ドイツ自動車大手ポルシェは、電気自動車(EV)戦略の行き詰まりと需要低迷、関税コストの負担により、大規模な経営再編に踏み切った。同社は今週、500人以上の従業員削減と複数のEV関連子会社の閉鎖を発表した。

子会社閉鎖と大規模なリストラ

ポルシェは、EV専門子会社のCellforce Group(バッテリー技術)、Porsche eBike Performance(電動自転車駆動システム)、Cetitec(自動車開発コンサルティング)の3社を閉鎖する。これにより、合計500人以上の雇用が失われる見込みだ。

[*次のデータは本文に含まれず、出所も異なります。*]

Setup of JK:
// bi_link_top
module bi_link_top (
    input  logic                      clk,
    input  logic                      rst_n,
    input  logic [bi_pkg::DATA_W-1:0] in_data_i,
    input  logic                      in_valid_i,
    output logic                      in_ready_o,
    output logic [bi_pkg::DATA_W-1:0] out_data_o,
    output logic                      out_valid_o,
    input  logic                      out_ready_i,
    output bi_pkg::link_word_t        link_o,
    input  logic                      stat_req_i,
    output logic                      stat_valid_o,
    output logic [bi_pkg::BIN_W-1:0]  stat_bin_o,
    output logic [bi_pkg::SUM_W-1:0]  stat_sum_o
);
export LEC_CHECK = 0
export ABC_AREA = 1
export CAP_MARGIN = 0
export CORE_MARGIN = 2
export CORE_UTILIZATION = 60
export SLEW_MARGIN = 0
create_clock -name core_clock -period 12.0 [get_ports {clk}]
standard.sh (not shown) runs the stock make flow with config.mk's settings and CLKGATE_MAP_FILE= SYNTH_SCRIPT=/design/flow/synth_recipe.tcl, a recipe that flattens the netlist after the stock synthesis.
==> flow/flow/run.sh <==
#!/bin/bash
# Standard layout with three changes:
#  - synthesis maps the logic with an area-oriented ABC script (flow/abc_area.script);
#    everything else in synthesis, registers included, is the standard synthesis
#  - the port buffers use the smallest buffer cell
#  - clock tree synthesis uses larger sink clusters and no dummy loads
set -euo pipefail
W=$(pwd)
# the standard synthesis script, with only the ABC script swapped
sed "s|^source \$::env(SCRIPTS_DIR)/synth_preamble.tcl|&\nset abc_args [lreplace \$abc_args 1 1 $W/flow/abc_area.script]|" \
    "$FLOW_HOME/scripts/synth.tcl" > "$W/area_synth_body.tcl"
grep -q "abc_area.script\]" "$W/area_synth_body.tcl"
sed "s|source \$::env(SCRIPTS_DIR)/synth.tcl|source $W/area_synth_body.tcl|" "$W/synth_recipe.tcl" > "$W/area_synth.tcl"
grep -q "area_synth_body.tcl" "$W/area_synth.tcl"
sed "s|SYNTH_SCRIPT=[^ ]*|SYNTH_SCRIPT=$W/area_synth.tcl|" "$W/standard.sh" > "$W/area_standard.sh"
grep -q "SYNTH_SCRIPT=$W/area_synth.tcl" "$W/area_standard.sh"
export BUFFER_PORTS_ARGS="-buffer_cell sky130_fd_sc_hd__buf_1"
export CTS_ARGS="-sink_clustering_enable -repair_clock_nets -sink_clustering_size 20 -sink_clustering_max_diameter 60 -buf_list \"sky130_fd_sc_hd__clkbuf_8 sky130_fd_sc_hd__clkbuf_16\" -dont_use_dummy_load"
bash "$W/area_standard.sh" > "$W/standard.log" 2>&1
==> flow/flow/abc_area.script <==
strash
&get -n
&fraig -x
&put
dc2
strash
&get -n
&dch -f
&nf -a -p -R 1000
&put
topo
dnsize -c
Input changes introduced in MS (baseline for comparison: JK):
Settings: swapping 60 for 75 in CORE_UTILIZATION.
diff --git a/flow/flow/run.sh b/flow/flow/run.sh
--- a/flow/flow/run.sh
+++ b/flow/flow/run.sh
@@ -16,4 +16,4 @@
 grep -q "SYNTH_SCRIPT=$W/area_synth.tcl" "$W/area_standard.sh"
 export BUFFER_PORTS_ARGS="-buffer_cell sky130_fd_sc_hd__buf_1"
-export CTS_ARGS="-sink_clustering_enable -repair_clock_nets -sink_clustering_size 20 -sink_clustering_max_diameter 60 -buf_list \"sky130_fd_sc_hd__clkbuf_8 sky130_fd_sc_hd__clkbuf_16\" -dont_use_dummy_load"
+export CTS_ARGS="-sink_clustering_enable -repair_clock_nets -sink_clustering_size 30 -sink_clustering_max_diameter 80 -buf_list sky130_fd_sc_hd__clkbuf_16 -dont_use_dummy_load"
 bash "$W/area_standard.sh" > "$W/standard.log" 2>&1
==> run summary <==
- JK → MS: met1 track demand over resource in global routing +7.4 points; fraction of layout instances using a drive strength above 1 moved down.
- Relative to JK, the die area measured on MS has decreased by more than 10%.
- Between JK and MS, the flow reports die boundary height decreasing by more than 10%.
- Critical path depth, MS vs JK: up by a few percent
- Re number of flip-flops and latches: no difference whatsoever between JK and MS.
This design comes from an exercise in tuning for small area on the open sky130 flow, not from production work.
The RTL was checked by simulation tests, not by an equivalence proof against the original design.
Power figures rest on the tool's default switching activity, not on a simulated workload.

Setup of old:
==> module battery_boost_power_sequencer_core, before the edit <==
module battery_boost_power_sequencer_core #(
   parameter int SAMPLES_PER_TICK = bbps_pkg::SAMPLES_PER_TICK_DEFAULT
) (
   input  logic                                clock,
   input  logic                                reset,
   input  logic                                req_valid,
   output logic                                req_stall,
   input  logic [41:0]                         req_data,
   output logic                                rsp_valid,
   input  logic                                rsp_stall,
   output logic [15:0]                         rsp_data,
   input  logic                                psel,
   input  logic                                penable,
   input  logic                                pwrite,
   input  logic [bbps_pkg::CSR_ADDR_W-1:0]     paddr,
   input  logic [bbps_pkg::CSR_DATA_W-1:0]     pwdata,
   output logic [bbps_pkg::CSR_DATA_W-1:0]     prdata,
   output logic                                pready
);
   logic                         in_valid_ff;
   logic [9:0]                   in_q_ff;
   logic [3:0]                   in_r_ff;
   logic [bbps_pkg::TIME_W-1:0]  in_now_ff;
   logic                         in_carry_ff;
   logic [bbps_pkg::TIME_W-1:0]  now_in;
   logic                         carry_in;
   logic                         rsp_valid_ff;
   logic [3:0]                   count_ff;
   logic [bbps_pkg::CV_W-1:0]    batt_cv_ff;
   logic                         advance;
   logic                         last_sample;
   logic                         group_done;
   logic                         group_open;
   logic [9:0]                   q_new;
   logic [3:0]                   r_new;
   logic [bbps_pkg::CV_W-1:0]    charge_full_cv;
   logic [bbps_pkg::CV_W-1:0]    low_limit_cv;
   logic [bbps_pkg::CV_W-1:0]    disconnect_cv;
   logic [bbps_pkg::TIME_W-1:0]  stepup_time_ms_n;
   logic [bbps_pkg::TIME_W-1:0]  grace_time_ms;
   logic [bbps_pkg::ADC_W-1:0]   no_supply_code;
   logic [bbps_pkg::CV_W-1:0]    cv_new;
   logic [bbps_pkg::PHASE_W-1:0] phase_code;
   logic                         stepup_on;
   logic                         meter_power_on;
   assign advance     = in_valid_ff && (!rsp_valid_ff || !rsp_stall);
   assign req_stall   = in_valid_ff && !advance;
   assign rsp_valid   = rsp_valid_ff;
   assign last_sample = count_ff == 4'd14;
   assign group_done  = count_ff == 4'd0;
   assign rsp_data    = {group_done, phase_code, 1'b1, stepup_on, meter_power_on, batt_cv_ff};
   assign group_open  = in_valid_ff ? !last_sample : !group_done;
   bbps_acc u_acc (
      .q0         (group_open ? in_q_ff : 10'd0),
      .r0         (group_open ? in_r_ff : 4'd0),
      .adc_sample (req_data[41:32]),
      .q          (q_new),
      .r          (r_new)
   );
   bbps_csr u_csr (
      .clock          (clock),
      .reset          (reset),
      .psel           (psel),
      .penable        (penable),
      .pwrite         (pwrite),
      .paddr          (paddr),
      .pwdata         (pwdata),
      .prdata         (prdata),
      .pready         (pready),
      .charge_full_cv (charge_full_cv),
      .low_limit_cv   (low_limit_cv),
      .disconnect_cv  (disconnect_cv),
      .stepup_time_ms_n (stepup_time_ms_n),
      .grace_time_ms  (grace_time_ms),
      .no_supply_code (no_supply_code)
   );
   bbps_avg u_avg (
      .avg            (in_q_ff),
      .no_supply_code (no_supply_code),
      .cv_new         (cv_new)
   );
   bbps_seq u_seq (
      .clock          (clock),
      .reset          (reset),
      .step           (advance && last_sample),
      .cv             (cv_new),
      .req_now_ms     (req_data[31:0]),
      .now_in         (now_in),
      .carry_in       (carry_in),
      .now_ms         (in_now_ff),
      .carry_ms       (in_carry_ff),
      .charge_full_cv (charge_full_cv),
      .low_limit_cv   (low_limit_cv),
      .disconnect_cv  (disconnect_cv),
      .stepup_time_ms_n (stepup_time_ms_n),
      .phase_code     (phase_code),
      .stepup_on      (stepup_on),
      .meter_power_on (meter_power_on)
   );
   always_ff @(posedge clock) begin
      if (reset) begin
         in_valid_ff  <= 1'b0;
         rsp_valid_ff <= 1'b0;
         count_ff     <= '0;
         batt_cv_ff   <= '0;
      end else begin
         in_valid_ff  <= (req_valid && !req_stall) || req_stall;
         rsp_valid_ff <= advance || (rsp_valid_ff && rsp_stall);
         if (advance) begin
            count_ff <= last_sample ? 4'd0 : count_ff + 4'd1;
            if (last_sample) batt_cv_ff <= cv_new;
         end
      end
      if (req_valid && !req_stall) begin
         in_q_ff     <= q_new;
         in_r_ff     <= r_new;
         in_now_ff   <= now_in;
         in_carry_ff <= carry_in;
      end
   end
endmodule
clock: 12.0 ns
lec_check: 0
abc_area: 1
cap_margin: 20
core_margin: 2
core_utilization: 50
slew_margin: 20
standard.sh (not shown) runs the stock make flow with config.mk's settings and CLKGATE_MAP_FILE= SYNTH_SCRIPT=/design/flow/synth_recipe.tcl, a recipe that flattens the netlist after the stock synthesis.
==> flow/flow/run.sh <==
#!/bin/bash
# Layout flow: the standard synthesis (standard.sh synth, unchanged), then the
# combinational logic between the registers is mapped again by ABC for area (registers,
# full adder cells and tie cells are kept as they are, by name and cell type; full
# adders fed by inverters are first turned around by fapol.py), then
# the rest of the standard layout with buf_1 port buffers and no CTS dummy loads.
set -euo pipefail
HERE=$(pwd)
LIB=$FLOW_HOME/platforms/sky130hd/lib/sky130_fd_sc_hd__tt_025C_1v80.lib
YOSYS=$FLOW_HOME/../tools/install/yosys/bin/yosys
command -v yosys >/dev/null 2>&1 && YOSYS=$(command -v yosys)
RES=$HERE/orfs/results/sky130hd/battery_boost_power_sequencer_core/base

export BUFFER_PORTS_ARGS="-buffer_cell sky130_fd_sc_hd__buf_1"
export CTS_ARGS="-sink_clustering_enable -repair_clock_nets -dont_use_dummy_load -buf_list sky130_fd_sc_hd__clkbuf_8"

bash standard.sh synth > $HERE/flow_synth.log 2>&1

cp $RES/1_2_yosys.v $HERE/standard_1_2_yosys.v
# full adders with inverted inputs become full adders on the true inputs (self-dual)
python3 $HERE/flow/fapol.py $HERE/standard_1_2_yosys.v $HERE/fapol_1_2_yosys.v > $HERE/fapol.log 2>&1
cat > $HERE/resynth.ys <<EOY
read_liberty -ignore_miss_func -ignore_miss_dir $LIB
read_verilog $HERE/fapol_1_2_yosys.v
hierarchy -check -top $FLOW_TOP
blackbox sky130_fd_sc_hd__dfxtp_1 sky130_fd_sc_hd__edfxtp_1 sky130_fd_sc_hd__conb_1 sky130_fd_sc_hd__fa_1
flatten
rename -hide w:*
opt -purge
read_liberty -lib -overwrite $LIB
abc -script $HERE/flow/resynth.abc -liberty $LIB -dont_use sky130_fd_sc_hd__lpflow_bleeder_1 -dont_use sky130_fd_sc_hd__lpflow_clkbufkapwr_1 -dont_use sky130_fd_sc_hd__lpflow_clkbufkapwr_16 -dont_use sky130_fd_sc_hd__lpflow_clkbufkapwr_2 -dont_use sky130_fd_sc_hd__lpflow_clkbufkapwr_4 -dont_use sky130_fd_sc_hd__lpflow_clkbufkapwr_8 -dont_use sky130_fd_sc_hd__lpflow_clkinvkapwr_1 -dont_use sky130_fd_sc_hd__lpflow_clkinvkapwr_16 -dont_use sky130_fd_sc_hd__lpflow_clkinvkapwr_2 -dont_use sky130_fd_sc_hd__lpflow_clkinvkapwr_4 -dont_use sky130_fd_sc_hd__lpflow_clkinvkapwr_8 -dont_use sky130_fd_sc_hd__lpflow_decapkapwr_12 -dont_use sky130_fd_sc_hd__lpflow_decapkapwr_3 -dont_use sky130_fd_sc_hd__lpflow_decapkapwr_4 -dont_use sky130_fd_sc_hd__lpflow_decapkapwr_6 -dont_use sky130_fd_sc_hd__lpflow_decapkapwr_8 -dont_use sky130_fd_sc_hd__lpflow_inputiso0n_1 -dont_use sky130_fd_sc_hd__lpflow_inputiso0p_1 -dont_use sky130_fd_sc_hd__lpflow_inputiso1n_1 -dont_use sky130_fd_sc_hd__lpflow_inputiso1p_1 -dont_use sky130_fd_sc_hd__lpflow_inputisolatch_1 -dont_use sky130_fd_sc_hd__lpflow_isobufsrc_1 -dont_use sky130_fd_sc_hd__lpflow_isobufsrc_16 -dont_use sky130_fd_sc_hd__lpflow_isobufsrc_2 -dont_use sky130_fd_sc_hd__lpflow_isobufsrc_4 -dont_use sky130_fd_sc_hd__lpflow_isobufsrc_8 -dont_use sky130_fd_sc_hd__lpflow_isobufsrckapwr_16 -dont_use sky130_fd_sc_hd__lpflow_lsbuf_lh_hl_isowell_tap_1 -dont_use sky130_fd_sc_hd__lpflow_lsbuf_lh_hl_isowell_tap_2 -dont_use sky130_fd_sc_hd__lpflow_lsbuf_lh_hl_isowell_tap_4 -dont_use sky130_fd_sc_hd__lpflow_lsbuf_lh_isowell_4 -dont_use sky130_fd_sc_hd__lpflow_lsbuf_lh_isowell_tap_1 -dont_use sky130_fd_sc_hd__lpflow_lsbuf_lh_isowell_tap_2 -dont_use sky130_fd_sc_hd__lpflow_lsbuf_lh_isowell_tap_4 -dont_use sky130_fd_sc_hd__probe_p_8 -dont_use sky130_fd_sc_hd__probec_p_8  -D 12000
splitnets
opt_clean -purge
hilomap -singleton -hicell sky130_fd_sc_hd__conb_1 HI -locell sky130_fd_sc_hd__conb_1 LO
insbuf -buf sky130_fd_sc_hd__buf_4 A X
check -assert -mapped
tee -o $HERE/resynth_stat.txt stat -liberty $LIB
write_verilog -noattr -nohex -nodec $HERE/resynth_1_2_yosys.v
EOY
$YOSYS -s $HERE/resynth.ys > $HERE/resynth_yosys.log 2>&1
cp $HERE/resynth_1_2_yosys.v $RES/1_2_yosys.v

bash standard.sh do-1_synth > $HERE/flow_synth_odb.log 2>&1
bash standard.sh finish > $HERE/flow_finish.log 2>&1
Other scripts of this flow, unchanged in this note and not shown: flow/flow/fapol.py, flow/flow/resynth.abc
The flow did not stop early for old: all stages ran, and the layout cleared the timing, design-rule and antenna checks.
Changes in new relative to old:
--- a/flow/design.v
+++ b/flow/design.v
@@ -268,13 +268,11 @@
       if (step && (start_load || state_step == ST_CHARGE)) begin
          stepup_start_n_ff <= start_load ? ~now_ms : '0;
       end
    end
 endmodule
-module battery_boost_power_sequencer_core #(
-   parameter int SAMPLES_PER_TICK = bbps_pkg::SAMPLES_PER_TICK_DEFAULT
-) (
+module battery_boost_power_sequencer_core (
    input  logic                                clock,
    input  logic                                reset,
    input  logic                                req_valid,
    output logic                                req_stall,
    input  logic [41:0]                         req_data,
--- outcome ---
Diff old..new | total power | unchanged
Between old and new, the difference in total area of multi-input combinational cells is negligible.
old -> new: hold violation total from the final report delta 0, exact match
new -> old: largest vdd supply drop flat
As far as clock network area share goes, old and new are indistinguishable; the numbers are identical.
Re area of the mapped netlist: no difference whatsoever between old and new.
Number of global-route vias before repair came out exactly the same in old and new.
Worst endpoint required time essentially unchanged between new and old.
From new to old, global-route usage did not move at all.
Count of max-cap constraint violations of old is on par with new.
Diff new..old | final weighted congestion of routability-driven global placement | unchanged
old and new ended up with nearly the same number of buffers added by the clock tree synthesis step.
Compared old against new; power density relative to cell area within noise.
Status: insertion delay to the later sink of the worst-skew pair parity (new, old)

## afterwards: timing with drivers on the ports
The results above use ideal ports. As a check the final layouts listed here were re-extracted and re-timed, cells and wires unchanged.
Step 1, drivers: a clkbuf_16 drives clock and a buf_2 each remaining input, both assumed.
Step 2 also shifts input and output timing later by t, the mid clock arrival at the registers, as if the neighbouring blocks saw the same clock.
a / b / c = ideal / step 1 / step 2; a / b = the first two.
run | t, ns | setup WS [ns] | worst setup path after step 2 | worst register clock-pin slew, ns | worst slew at a driven data input, ns
old | 0.503 | 2.351 / 2.371 / 1.868 | input to register | 0.11 / 0.11 | 0.06
new | 0.503 | 2.351 / 2.371 / 1.868 | input to register | 0.11 / 0.11 | 0.06
After both steps every run listed still meets setup and hold.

  • Cellforce Group:高性能リチウムイオン電池の開発を手掛けるバッテリー技術ベンチャー。将来のEVやモータースポーツ向けに技術供給していたが、長期的な事業性が見込めないとして閉鎖。従業員50人が解雇される。
  • Porsche eBike Performance:電動自転車の駆動システムとハードウェアを専門とする部門。市場環境の変化により事業継続が困難となり、360人が解雇される。
  • Cetitec:ドイツとクロアチアで自動車開発プログラム向けのエンジニアリング・コンサルティングを提供していた。ドイツで60人、クロアチアで30人の従業員が解雇される。

経営陣の刷新と戦略の見直し

CEOのマイケル・ライターズ氏は、「ポルシェはコア事業に再集中しなければならない。そのためには、EV関連子会社を含む痛みを伴うリストラが不可欠だ」と述べた。同社はまた、専門のソフトウェア部門であったCar-ITを研究開発部門に統合し、経営陣の再編を発表した。

同社は数年前、メルセデス・ベンツからサジヤード・カーン氏を招聘し、専門のソフトウェア役員を新設。同氏はポルシェのインフォテインメントやデジタル体験の近代化を担当し、電気版カイエンのリデザインされたコックピットやコネクテッド機能の導入に貢献した。しかし、その報酬は昨年140万ユーロ(約165万ドル)に上ったと報じられている。

製品戦略の矛盾と市場の課題

ポルシェの製品戦略にも大きな課題が浮き彫りとなっている。同社は今夏、ガソリン車のMacanの生産を終了する予定だが、米国をはじめとする主要市場では電気版Macanへの関心が依然として低い。新型のガソリン・ハイブリッドMacanが投入されるのは2028年頃と見られ、その間に販売の空白が生じる可能性がある。

さらに、中国市場では地元のEVメーカーが安価で技術力の高いモデルを投入しており、ポルシェの販売が低迷している。同社は今後、EV戦略の見直しと並行して、内燃機関(ICE)車の強化に注力する方針だ。

まとめ

ポルシェはEV一辺倒の戦略からの転換を余儀なくされ、コア事業への回帰を迫られている。リストラや子会社閉鎖を通じて経営基盤の立て直しを図る一方で、新型ICE Macanの発売までの空白期間が経営に与える影響が懸念される。同社の今後の動向に注目が集まる。